Every year, we take an entire week to pay respect to and thank the country’s 3.6 million truck drivers for their hard work and dedication to one of our nation’s most demanding jobs. We call this week: National Truck Driver Appreciation Week.
America observes National Truck Driver Appreciation Week during the second whole week in September. This year’s National Truck Driver Appreciation Week is from September 11th to the 17th, and we’ve compiled the top eight ways to celebrate.
8 Ways to Celebrate National Truck Driver Appreciation Week
1. Take advantage of parts and service deals.
Many companies are offering access to exclusive discounts, including Convoy, through their National Account at Goodyear. You can receive discounts on new tires, retread services, 24/7 roadside assistance, and more. Other companies, including Love’s Travel Stops and Pilot Flying J, will also offer promotional deals during National Truck Driver Appreciation Week.

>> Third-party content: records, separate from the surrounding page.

**src/rtl/vdt_pkg.sv**
```systemverilog
`default_nettype none
// ----------------------------------------------------------------------------
// Vector distance transform package
// Shared sizes, item types, codes, neighbour step tables and small helpers.
// ----------------------------------------------------------------------------
package vdt_pkg;

  // Grid and arithmetic sizes.
  localparam int MAX_DIM     = 16;
  localparam int OFFSET_BITS = 16;
  localparam int STORE_SIZE  = MAX_DIM * MAX_DIM * MAX_DIM;
  localparam int IDX_W       = $clog2(STORE_SIZE);
  localparam int CRD_W       = $clog2(MAX_DIM);
  localparam int DIM_W       = $clog2(MAX_DIM + 1);
  localparam int SXY_W       = $clog2(MAX_DIM * MAX_DIM + 1);
  localparam int ENTRY_W     = 3 * OFFSET_BITS;
  localparam int LEN_W       = 2 * OFFSET_BITS + 2;
  localparam int RAD_W       = LEN_W + 16;
  localparam int ROOT_W      = RAD_W / 2;
  localparam int NUM_W       = ROOT_W + 7;
  localparam int FAR_W       = 14;
  localparam int DEN_W       = FAR_W + 1;
  localparam int CFG_W       = 14;
  localparam int OFF_MAX     = 2 ** (OFFSET_BITS - 1) - 1;
  localparam int OFF_MIN     = -OFF_MAX - 1;

  // Item codes.
  typedef enum logic [1:0] {
    ACT_LOAD = 2'd0,
    ACT_RUN  = 2'd1,
    ACT_READ = 2'd2,
    ACT_NONE = 2'd3
  } action_t;

  typedef enum logic [1:0] {
    KIND_LOAD = 2'd0,
    KIND_RUN  = 2'd1,
    KIND_READ = 2'd2
  } kind_t;

  typedef enum logic [1:0] {
    CFG_WIDTH  = 2'd0,
    CFG_HEIGHT = 2'd1,
    CFG_DEPTH  = 2'd2,
    CFG_FAR    = 2'd3
  } cfg_idx_t;

  typedef struct packed {
    action_t            action;
    logic [11:0]        address;
    logic signed [15:0] sample;
  } in_item_t;

  typedef struct packed {
    kind_t              kind;
    logic signed [15:0] signed_dist;
    logic [14:0]        abs_dist;
  } out_item_t;

  // Sequencer states.
  typedef enum logic [3:0] {
    ST_IDLE,
    ST_V_ISS,
    ST_V_CAP,
    ST_V_LEN,
    ST_N_ISS,
    ST_N_CAP,
    ST_N_LEN,
    ST_V_WR,
    ST_R_CAP,
    ST_R_LEN_A,
    ST_R_SQRT_A,
    ST_R_LEN_B,
    ST_R_SQRT_B,
    ST_R_DIV,
    ST_FIN
  } st_t;

  // One neighbour step.
  typedef struct packed {
    logic signed [1:0] dx;
    logic signed [1:0] dy;
    logic signed [1:0] dz;
  } delta_t;

  localparam delta_t D_XM = '{dx: -2'sd1, dy: 2'sd0, dz: 2'sd0};
  localparam delta_t D_XP = '{dx: 2'sd1, dy: 2'sd0, dz: 2'sd0};
  localparam delta_t D_YM = '{dx: 2'sd0, dy: -2'sd1, dz: 2'sd0};
  localparam delta_t D_YP = '{dx: 2'sd0, dy: 2'sd1, dz: 2'sd0};
  localparam delta_t D_ZM = '{dx: 2'sd0, dy: 2'sd0, dz: -2'sd1};
  localparam delta_t D_ZP = '{dx: 2'sd0, dy: 2'sd0, dz: 2'sd1};

  // Neighbour step i of row mask m in the forward or backward sweep.
  function automatic delta_t nb_delta(input logic bwd, input logic [1:0] m,
                                      input logic [1:0] i);
    delta_t d;
    d = D_XM;
    case ({bwd, m, i})
      5'b0_00_00: d = D_XM;
      5'b0_00_01: d = D_ZM;
      5'b0_00_10: d = D_YM;
      5'b0_01_00: d = D_YM;
      5'b0_01_01: d = D_XP;
      5'b0_10_00: d = D_YP;
      5'b0_10_01: d = D_XP;
      5'b0_11_00: d = D_YP;
      5'b0_11_01: d = D_XM;
      5'b1_00_00: d = D_YP;
      5'b1_00_01: d = D_XP;
      5'b1_00_10: d = D_ZP;
      5'b1_01_00: d = D_YP;
      5'b1_01_01: d = D_XM;
      5'b1_10_00: d = D_XM;
      5'b1_10_01: d = D_YM;
      5'b1_11_00: d = D_YM;
      5'b1_11_01: d = D_XP;
      default:    d = D_XM;
    endcase
    return d;
  endfunction

  // The first row mask tries three neighbours, the others two.
  function automatic logic [1:0] nb_count(input logic [1:0] m);
    return (m == 2'd0) ? 2'd3 : 2'd2;
  endfunction

  // Saturate a widened offset component to the offset range.
  function automatic logic signed [OFFSET_BITS-1:0] sat_off(
      input logic signed [OFFSET_BITS:0] v);
    logic signed [OFFSET_BITS-1:0] r;
    if (v > (OFFSET_BITS + 1)'(OFF_MAX)) r = OFFSET_BITS'(OFF_MAX);
    else if (v < (OFFSET_BITS + 1)'(OFF_MIN)) r = OFFSET_BITS'(OFF_MIN);
    else r = OFFSET_BITS'(v);
    return r;
  endfunction

  // Dimension register to dimension in use: zero acts as one.
  function automatic logic [DIM_W-1:0] clamp_dim(input logic [4:0] v);
    logic [DIM_W-1:0] r;
    if (v == 5'd0) r = DIM_W'(1);
    else if (int'(v) > MAX_DIM) r = DIM_W'(MAX_DIM);
    else r = DIM_W'(v);
    return r;
  endfunction

endpackage
`default_nettype wire

```
**src/rtl/vdt_sqrt.sv**
```systemverilog
`default_nettype none
// ----------------------------------------------------------------------------
// Iterative integer square root
// Floor square root, one result bit per cycle, restoring digit recurrence.
// ----------------------------------------------------------------------------
module vdt_sqrt
  import vdt_pkg::*;
(
  input  wire logic              clk,
  input  wire logic              rst_n,
  input  wire logic              start,
  input  wire logic [RAD_W-1:0]  rad,
  output logic                   done,
  output logic      [ROOT_W-1:0] root
);

  localparam int CNT_W = $clog2(ROOT_W + 1);

  logic              busy_r;
  logic              done_r;
  logic [CNT_W-1:0]  cnt_r;
  logic [RAD_W-1:0]  rad_r;
  logic [ROOT_W+1:0] rem_r;
  logic [ROOT_W-1:0] root_r;
  logic [ROOT_W+1:0] rem_sh;
  logic [ROOT_W+1:0] trial;
  logic              ge;

  // One recurrence step: bring down two radicand bits and try a one.
  always_comb begin
    rem_sh = {rem_r[ROOT_W-1:0], rad_r[RAD_W-1 -: 2]};
    trial  = {root_r, 2'b01};
    ge     = (rem_sh >= trial);
  end

  // Step counter and completion pulse.
  always_ff @(posedge clk) begin
    if (!rst_n) begin
      busy_r <= 1'b0;
      done_r <= 1'b0;
      cnt_r  <= '0;
    end else begin
      done_r <= 1'b0;
      if (start) begin
        busy_r <= 1'b1;
        cnt_r  <= '0;
      end else if (busy_r) begin
        if (cnt_r == CNT_W'(ROOT_W - 1)) begin
          busy_r <= 1'b0;
          done_r <= 1'b1;
        end else begin
          cnt_r <= cnt_r + CNT_W'(1);
        end
      end
    end
  end

  // Datapath registers.
  always_ff @(posedge clk) begin
    if (start) begin
      rad_r  <= rad;
      rem_r  <= '0;
      root_r <= '0;
    end else if (busy_r) begin
      rad_r <= rad_r << 2;
      if (ge) begin
        rem_r  <= rem_sh - trial;
        root_r <= {root_r[ROOT_W-2:0], 1'b1};
      end else begin
        rem_r  <= rem_sh;
        root_r <= {root_r[ROOT_W-2:0], 1'b0};
      end
    end
  end

  assign done = done_r;
  assign root = root_r;

endmodule
`default_nettype wire

```
**config.mk**
```make
export PLATFORM = sky130hd
export DESIGN_NAME = vdt_sqrt
export DESIGN_NICKNAME = d
export VERILOG_FILES = /design/src/rtl/vdt_pkg.sv /design/src/rtl/vdt_sqrt.sv
export SDC_FILE = /design/constraint.sdc
export NUM_CORES = 1
export LEC_CHECK = 0
export BUFFER_PORTS_ARGS = -buffer_cell sky130_fd_sc_hd__buf_2
export CORE_MARGIN = 2
export CORE_UTILIZATION = 36
export CTS_BUF_LIST = sky130_fd_sc_hd__clkbuf_16
export DETAILED_ROUTE_END_ITERATION = 16
export HOLD_SLACK_MARGIN = 0.05
export SLEW_MARGIN = 20
export SYNTH_ARGS = -nofsm -noshare
export SYNTH_HDL_FRONTEND = slang
export SYNTH_SLANG_ARGS = --single-unit
```
**constraint.sdc**
```tcl
create_clock -name clk -period 2.85 [get_ports clk]
set_clock_uncertainty 0.15 [all_clocks]
set_input_delay 0.7125 -clock clk [delete_from_list [all_inputs] [get_ports clk]]
set_output_delay 0.7125 -clock clk [all_outputs]
set_load 0.03 [all_outputs]
```
== Word-level counts from Yosys, hierarchy flattened ==
Index checks and enable logic that the tools add are counted.
Word-level totals
  flip-flop bits (word level): 107
  input port bits: 53
  output and inout bits: 26
  word-level logic and storage cells: 25
Operators by class
  add/subtract/negate cells: 2
  $lt $le $gt $ge: 1
  eq/ne operators: 1
  mux-type cells: 8
  bitwise logic cells: 3
  reductions and logical operators: 4
Operators with widths (count)
  50-bit two-way mux: 2
  27-bit >= comparator: 1
  25-bit two-way mux: 1
  25-bit subtractor: 1
  5-bit by 1-bit adder with 5-bit output (second input constant): 1
  5-bit == test (second input constant): 1
  1-bit two-way mux: 5
  1-bit NOT: 3
  3-bit OR reduction: 1
  2-bit AND reduction: 1
  2-bit nonzero test: 1
  2-bit OR reduction: 1

== Depth between registers and ports, before layout ==
  depth after elaboration: 4
  depth in mapped cells: 12

== Worst setup path before layout ==
No wires, ideal clock.
  kind: register -> register
  start point: register root_r[0], in the netlist root[0]
  end point: register rem_r[18]
  arrival: 2524 ps
  setup slack: 54 ps
  cell stages (with the launch flop): 11
  buffers on the path: 0
  period minus slack after synthesis: 2796 ps
  cells stage by stage: dfxtp_1 > inv_1 > ha_1 > nor2b_1 > o31a_1 > o41ai_2 > o22ai_1 > o221ai_2 > nand2_1 > and4_1 > a221o_1
On the way
  word-level cells in the longest chain between the ends: 2
  elaborated cells between the ends (all ways): 3
RTL lines
  from (decl): line vdt_sqrt.sv:24  | logic [ROOT_W-1:0] root_r;
  from (signal assigned): line vdt_sqrt.sv:68  | root_r <= {root_r[ROOT_W-2:0], 1'b1};
  from (signal assigned): line vdt_sqrt.sv:71  | root_r <= {root_r[ROOT_W-2:0], 1'b0};
  25-bit subtractor / 27-bit >= comparator (equally long branches): line vdt_sqrt.sv:67, vdt_sqrt.sv:33
  25-bit two-way mux *: line vdt_sqrt.sv:66  | if (ge) begin
  to (signal assigned): line vdt_sqrt.sv:67  | rem_r <= rem_sh - trial;
  to (signal assigned): line vdt_sqrt.sv:70  | rem_r <= rem_sh;
  to (decl): line vdt_sqrt.sv:23  | logic [ROOT_W+1:0] rem_r;
Mark *: on every way between the ends. The rest lies on a longest branch, timed or not.
A chain may end at the register's enable or synchronous reset.

== Worst setup path in the final report ==
  start point: register root_r[18], in the netlist root[18]
  end point: register rem_r[18]
On the way
  word-level cells in the longest chain between the ends: 2
RTL lines
  27-bit >= comparator: line vdt_sqrt.sv:33  | ge = (rem_sh >= trial);
  25-bit two-way mux: line vdt_sqrt.sv:66
No other way between the ends.

==> run_results.csv <==
group,metric,value,unit
worst_setup_path,critPathMostFrequentCell,"sky130_fd_sc_hd__a21o_1",
logic_synthesis,syn_inst,576,
route,routed-via-count,4514,
global_route,largest_net_degree_at_the_start_of_global_routing,52,
global_route,grt_pass1_wl,21300,um
clock_network,cts_hold_buf,0,
layout,syn_to_final_growth,23.7,%
worst_setup_path,critical_path.startpoint_type,"flop",
clock_network,clk_path_buf_depth,2,
power,power.total,7.82,mW
power,static-leakage-power,2.95,nW
logic_synthesis,post_synthesis_register_bit_count,107,
global_route,antenna_found_initial,0,
route,wl_met1,5860,um
die,design.portCount,79,
clock_network,cts_inserted_buffers,9,
placement,port_buffers,78,
logic_synthesis,synth_cell_types,52,
logic_synthesis,asyncSetResetFlopFracSynth,0,
logic_synthesis,netlist.top_cell.by_area,"sky130_fd_sc_hd__edfxtp_1",
die,die_w,132,um
worst_setup_path,critPathRequiredTime,2.95,ns
global_route,grt_overflow,0,
route,routed_wirelength,13200,um
clock_network,clk_root_buffer_cell,"sky130_fd_sc_hd__clkbuf_16",
worst_setup_path,critPathSlowestCell,"sky130_fd_sc_hd__dfxtp_1",
route,drt.antenna.violating_nets,0,
worst_setup_path,critical-path-max-stage-delay,0.37,ns
layout,nNetsFinal,752,
logic_synthesis,yosys.area.top_type_share,0.256,
route,wl_per_cell,14.8,um
route,first_pass_iters,4,
worst_setup_path,cp-end-kind,"flop",
outcome,outcome,"finished clean",
timing,period_needed,2.77,ns
die,design.die.area,17300,um2
timing,fmax,0.361,GHz
clock_network,tritoncts_num_sinks,107,
route,drt_iter0_drc,248,
layout,final_common_cell,"sky130_fd_sc_hd__buf_2",
logic_synthesis,synth.area.top_cells,"sky130_fd_sc_hd__edfxtp_1, sky130_fd_sc_hd__dfxtp_1, sky130_fd_sc_hd__mux2_2",
worst_setup_path,critical_path_arrival,2.87,ns
global_route,grt_use_total,0.147,
min_path,min-delay-path-class,"flop to flop",
route,topRoutingLayerUsed,"met4",
layout,layout.filler_cells,1552,
logic_synthesis,synth_flop_cell,"sky130_fd_sc_hd__dfxtp_1",
power,p_per_area,1080,nW/um2
timing,min_period_over_period,0.972,
route,drc,0,
global_route,number_of_global_route_vias_before_repair,4553,
timing,max_slew.worst_pin.slew,0.587,ns
worst_setup_path,criticalPathCategory,"flop to flop",
route,met3WireLength,886,um
clock_network,cts.clk_slew.worst_paths,0.08,ns
run,max_cap_violations,0,
worst_setup_path,crit_path_cell_trace,"inv_1, ha_2, a21o_1, a21o_1, a21oi_1, o21ai_0, a41oi_2, a21oi_4, buf_12, clkbuf_16, and4_1, a221o_1",
logic_synthesis,synth-seq-area-share,0.450,
worst_setup_path,r2r_cells,12,
die,core_box_area,15900,um2
placement,place_inst,868,
layout,design_area,7260,um2
placement,dp.final_hpwl,9150,um
logic_synthesis,syn_nets,658,
power,worst_ir_drop_vdd,0.581,mV
clock_network,tritoncts,"built",
logic_synthesis,post_synthesis_average_cell_area,10.2,um2
worst_setup_path,critPathMaxFanout,10,
logic_synthesis,synth.cell_area,5870,um2
route,viasPerCell,5.07,
clock_network,count_of_h_tree_levels_built_during_cts,3,
die,die_y,132,um
placement,routabilityCongestion,0.888,
clock_network,clkLatencyLatePin,0.36,ns
layout,antenna-diode-count,0,
timing,max_slew_margin,0.609,
timing,timing_max_transition_violations_final,0,
layout,layout_common_cells,"sky130_fd_sc_hd__buf_2, sky130_fd_sc_hd__nor2_1, sky130_fd_sc_hd__dfxtp_1",
placement,placed_area,6640,um2
timing,setup-violations-final,0,
timing,final_hold_violation_count,0,
min_path,number_of_cells_on_the_worst_hold_path,2,
logic_synthesis,number_of_enable_type_register_cells_in_the_synthesized_netlist,50,
layout,final-instance-count-excl-fill,891,
route,met2_wl_post_dr,6180,um
layout,share_of_cells_above_drive_strength_1,0.319,
die,placementRows,46,
die,initial_core_util,0.370,
worst_setup_path,regToRegSetupSlack,0.08,ns
logic_synthesis,ys.warnings.count,0,
==> cells in the mapped netlist, types with 3 or more instances <==
library cell	number
sky130_fd_sc_hd__nor2_1	69
sky130_fd_sc_hd__dfxtp_1	57
sky130_fd_sc_hd__edfxtp_1	50
sky130_fd_sc_hd__mux2_2	48
sky130_fd_sc_hd__mux2i_1	43
sky130_fd_sc_hd__inv_1	35
sky130_fd_sc_hd__ha_1	29
sky130_fd_sc_hd__nand2_1	28
sky130_fd_sc_hd__a21oi_1	25
sky130_fd_sc_hd__clkbuf_1	20
sky130_fd_sc_hd__o21ai_0	18
sky130_fd_sc_hd__a211oi_1	17
sky130_fd_sc_hd__o21ai_1	12
sky130_fd_sc_hd__xnor2_1	11
sky130_fd_sc_hd__xor2_1	10
sky130_fd_sc_hd__nand3_1	8
sky130_fd_sc_hd__nand4_1	8
sky130_fd_sc_hd__nor3_1	7
sky130_fd_sc_hd__a21o_1	6
sky130_fd_sc_hd__buf_1	6
sky130_fd_sc_hd__nor4_1	6
sky130_fd_sc_hd__o21a_1	6
sky130_fd_sc_hd__and2_1	5
sky130_fd_sc_hd__and3_1	4
sky130_fd_sc_hd__a2bb2oi_1	3
sky130_fd_sc_hd__a31oi_1	3
sky130_fd_sc_hd__nand2b_1	3
sky130_fd_sc_hd__nor2b_1	3
sky130_fd_sc_hd__o211ai_1	3
sky130_fd_sc_hd__o22ai_1	3
==> cells by family (layout without fill, tap and decap cells) <==
group | count (synthesis) | in the layout | share of synthesized area
XOR/XNOR | 21 | 21 | 0.0313
flip-flops | 107 | 107 | 0.450
AND/OR/NAND/NOR | 145 | 145 | 0.111
buffers and inverters | 66 | 165 | 0.0452
AO/OA/AOI/OAI | 117 | 117 | 0.135
adder cells (fa/ha/maj) | 29 | 29 | 0.0618
multiplexers | 91 | 91 | 0.165
==> sequential cells by signal (all words and copies together), names as in the netlist <==
register / flops
busy_r: 1
cnt_r: 5
done: 1
rad_r: 50
rem_r: 25
root: 25
==> final timing paths <==
| check | startpoint | endpoint |
|---|---|---|
| setup / recovery | root[18]$_SDFFE_PP0P_ | rem_r[18]$_SDFFE_PP0P_ |
| hold / removal | rem_r[23]$_SDFFE_PP0P_ | rem_r[23]$_SDFFE_PP0P_ |
| setup reg to reg | root[18]$_SDFFE_PP0P_ | rem_r[18]$_SDFFE_PP0P_ |
| hold reg to reg | rem_r[23]$_SDFFE_PP0P_ | rem_r[23]$_SDFFE_PP0P_ |
==> stage by stage <==
stage                     setup TNS, ns  worst slack [ns]  hold slack [ns]   util
final                                 0            0.0803            0.313  0.457
after global routing             -0.836           -0.0578            0.362  0.457
after CTS                             0            0.0269            0.314  0.439
after detailed placement        -0.0272           -0.0190            0.303  0.418
after global placement                0            0.0238            0.296  0.418
after floorplan                       0            0.0540            0.282      -
==> layer usage <==
metal  global-route usage  vias to the layer above
met4               0.0489                        0
li1                     -                     2266
met1                0.179                     2117
met2                0.244                      106
met5                    0                        -
met3               0.0525                       25
==> area by class of cell <==
class                      instances  area (um2)  share of cell area
inverter                          36         135              0.0186
clock buffer                       9         225              0.0310
tap                              216         270              0.0372
sequential                       107        2650               0.365
timing repair buffer             113         762               0.105
clock inverter                     7        78.8              0.0109
multi-input combinational        403        3140               0.433
==> power by group <==
group	internal [mW]	switching, mW
clock network	0.635	0.651
logic	2.35	2.23
registers	1.82	0.127
==> critical path: cells and delay by family (launching register included) <==
family / cells / cell delay [ns]
compound gates: 7 / 1.26
buf+inv: 3 / 0.37
simple gates: 1 / 0.15
flops: 1 / 0.37
fa+ha+maj: 1 / 0.34
==> timing repair <==
action / 4_1_cts / 5_1_grt
resized for setup: 4 / 38
pin swaps: 1 / 7
gates cloned: 0 / 3
buffers inserted: 0 / 4
endpoints found under the setup margin: 2 / 26
(Power assumes the default switching activity.)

2. Host giveaways all week long.
If you’re a fleet owner and operator, you can celebrate your drivers by hosting daily giveaways for items like iPhones, CB radios, or other things that drivers could find helpful. Daily drawings will keep everyone excited throughout the week. But to build more enthusiasm, why not raffle off a grand prize at the end of the week? A special grand prize could be a weekend getaway for two or a high-value tech item! Now’s the time to be creative (and generous).
3. Give a thoughtful gift.
Are you a family or friend celebrating your favorite truck driver? Do so by giving them a thoughtful gift.
Denny’s – Truck drivers can receive a 10% discount key tag that is good to use at any Denny’s travel center location.
Love’s Travel Stops – Drivers can get a free Hot to Go sandwich or a Fresh to Go salad with an oil change purchase at any Speedco or Love’s Truck Care. Love’s will also offer daily specials on fresh food, snacks, and drinks.
Pilot Flying J – Freight haulers can get daily discounts on food and drinks, like a free drink on Mondays, Wednesdays, and Fridays.
5. Host a family and friends event.
Truck drivers spend long hours (sometimes even days) on the road and away from those they love. If you’re a fleet owner-operator, you could celebrate your drivers by throwing a family and friends event. This event could be as simple as a backyard barbeque or as fancy as a catered, sit-down dinner. You can incorporate raffle prizes, games, and other festivities into your event or hire vendors like traveling photo booths or local entertainers, giving everyone a chance to mingle and let loose. An appreciation event could also strengthen your relationship with your employees and their loved ones.
If schedules can’t align for an appreciation event, reward your drivers with experience vouchers they can share with their families, such as movie tickets, concerts, sporting events, etc. A gift certificate to a local restaurant would also make a perfect gift to show your appreciation.
6. Write a thank you letter.
Nothing says “I appreciate all you do” like a handwritten thank you card to your favorite driver. Whether you’re an owner-operator, a family member, a friend, or even a fellow driver, a simple card expressing gratitude and admiration goes a long way.
7. Give your favorite driver a radio shout out.
What could be cooler than telling your favorite truck driver how you feel? Maybe their favorite radio host giving them a personalized shoutout! Call one (or all) of your dearest driver’s favorite radio stations and request to give a shoutout. This could make a driver’s week or maybe their entire year.
8. Go beyond the week.
Above all else, the best way to show appreciation for truck drivers is to show your appreciation all year round. And using any of the options listed above are great ways to do just that. After all, I think we can all agree that our nation’s truck drivers deserve more than just a week of special treatment.